■ Activity ■
Report each line below that carries the word "moves".

Saved data entries
Background: an optimization exercise with open tools, aiming at small area, a short achievable clock period and few clock cycles per item. Do not read the settings as production practice.
Function was checked by simulation only, so behaviour that the tests miss may differ from the original.
Power figures rest on the tool's default switching activity, not on a simulated workload.

Design mesh_duplicate_filter_relay_unit, start of the top module:
module mesh_duplicate_filter_relay_unit #(
  parameter int unsigned ENTRIES = mdfr_pkg::ENTRIES_D
) (
  input  logic                        clk,
  input  logic                        rst,
  input  logic                        cfg_we,
  input  logic [mdfr_pkg::MAC_W-1:0]  cfg_wdata,    
  input  logic                        s_tvalid,
  output logic                        s_tready,
  input  logic [159:0]                s_tdata,      
  input  logic [7:0]                  s_tuser,      
  output logic                        m_tvalid,
  input  logic                        m_tready,
  output logic [7:0]                  m_tdata,      
  output logic [2:0]                  m_tuser       
);
  logic [MAC_W-1:0]   self_mac;
  logic               take;
  logic               v2;          
  logic               cand2;       
  logic               own2;
  logic [ACT_W-1:0]   act_new2;    
  logic [ACT_W-1:0]   act_new_in;
  logic               own_in;
  logic               dup, ins;
  logic [ENTRIES-1:0] live, live_ins;
  logic [OCC_W-1:0]   occ;
  logic [ACT_W-1:0]   act;
  logic [7:0]         out_data;
  assign take   = s_tvalid && s_tready;
  assign own_in = (s_tdata[47:0] == self_mac);
  always_comb begin
    if (s_tdata[95:48] == self_mac)          act_new_in = ACT_DELIVER;
    else if (s_tuser == KIND_BCAST)          act_new_in = ACT_BCAST;
    else if (s_tuser == KIND_TARGETED)       act_new_in = ACT_TARGETED;
    else                                     act_new_in = ACT_PASS;
  end
  always_ff @(posedge clk) begin
    if (rst) begin
      self_mac <= '0;
      v2       <= 1'b0;
      cand2    <= 1'b0;
    end else begin
      if (cfg_we) self_mac <= cfg_wdata;
      v2    <= take;
      cand2 <= take && !own_in;
    end
  end
  always_ff @(posedge clk) begin
    own2     <= own_in;
  ...
==> flow/config.mk <==
export PLATFORM = sky130hd
export DESIGN_NAME = mesh_duplicate_filter_relay_unit
export DESIGN_NICKNAME = mesh_duplicate_filter_relay_unit
export VERILOG_FILES = /design/flow/design.v
export SDC_FILE = /design/flow/constraint.sdc
export NUM_CORES = 4
export LEC_CHECK = 0
export ABC_AREA = 1
export CAP_MARGIN = 20
export CORE_MARGIN = 2
export CORE_UTILIZATION = 55
export CTS_BUF_LIST = sky130_fd_sc_hd__clkbuf_16
export CTS_CLUSTER_DIAMETER = 70
export CTS_CLUSTER_SIZE = 25
export HOLD_SLACK_MARGIN = 0
export SETUP_SLACK_MARGIN = 4.2
export SLEW_MARGIN = 20
export TNS_END_PERCENT = 5
==> flow/constraint.sdc <==
create_clock -name core_clock -period 6.0 [get_ports {clk}]
set_input_delay 1.2000 -clock core_clock [delete_from_list [all_inputs] [get_ports {clk}]]
set_output_delay 1.2000 -clock core_clock [all_outputs]
set_load 0.01 [all_outputs]
standard.sh (not shown) runs the stock make flow with config.mk's settings and CLKGATE_MAP_FILE= SYNTH_SCRIPT=/design/flow/synth_recipe.tcl, a recipe that flattens the netlist after the stock synthesis.
==> flow/flow/run.sh <==
#!/bin/bash
# Standard ORFS layout with two changes: port buffers are the smallest plain buffer (the
# resizer still upsizes where timing needs it) and clock tree synthesis adds no dummy loads.
set -euo pipefail
export BUFFER_PORTS_ARGS="-buffer_cell sky130_fd_sc_hd__buf_1"
export CTS_ARGS="-sink_clustering_enable -repair_clock_nets -sink_clustering_size 25 -sink_clustering_max_diameter 70 -buf_list sky130_fd_sc_hd__clkbuf_16 -dont_use_dummy_load"
bash standard.sh finish > flow.log 2>&1
Testbench counts at the start, summed over its fixed seeds: cycles 3,216, items 3,200.
Rerun with:
--- a/flow/config.mk
+++ b/flow/config.mk
@@ -11 +11 @@
-export CORE_UTILIZATION = 55
+export CORE_UTILIZATION = 45
@@ -16 +16 @@
-export SETUP_SLACK_MARGIN = 4.2
+export SETUP_SLACK_MARGIN = 4.0
Sequential power hardly moves.
Maximum frequency increases by 0.67%.
Setup slack improved by 0.016 ns.
Total power increases by 1.1%.
Hold slack hardly moves.
Rerun with:
==> flow/run.sh (new file) <==
#!/bin/bash
# synth_recipe.tcl (not shown) runs the flow's synth.tcl, then flattens the netlist and writes it again
# the make line also repeats each setting of config.mk as NAME=value (left out here)
make -C /OpenROAD-flow-scripts/flow DESIGN_CONFIG=/design/flow/config.mk WORK_HOME=/design/flow/orfs CLKGATE_MAP_FILE= SYNTH_SCRIPT=/design/flow/synth_recipe.tcl finish
--- a/flow/config.mk
+++ b/flow/config.mk
@@ -8 +8 @@
-export ABC_AREA = 1
+export ABC_CLOCK_PERIOD_IN_PS = 2400
@@ -11 +11 @@
-export CORE_UTILIZATION = 45
+export CORE_UTILIZATION = 55
@@ -13,2 +13,2 @@
-export CTS_CLUSTER_DIAMETER = 70
-export CTS_CLUSTER_SIZE = 25
+export CTS_CLUSTER_DIAMETER = 80
+export CTS_CLUSTER_SIZE = 30
@@ -16 +16 @@
-export SETUP_SLACK_MARGIN = 4.0
+export SETUP_SLACK_MARGIN = 3.6
@@ -18 +17,0 @@
-export TNS_END_PERCENT = 5
removed: flow/flow/run.sh
removed: flow/standard.sh
- final area went down by 1.8%
- count of clock-buffer cells in the layout went down by 16
- sequential share of layout area rose by 1.0 points
- power goes down by 5.6%
- non-clock buffer count decreases by 68
- core utilization grows by 12 points
- sequential power shrinks by 3.5%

■ Task response ■
Sequential power hardly moves.
Hold slack hardly moves.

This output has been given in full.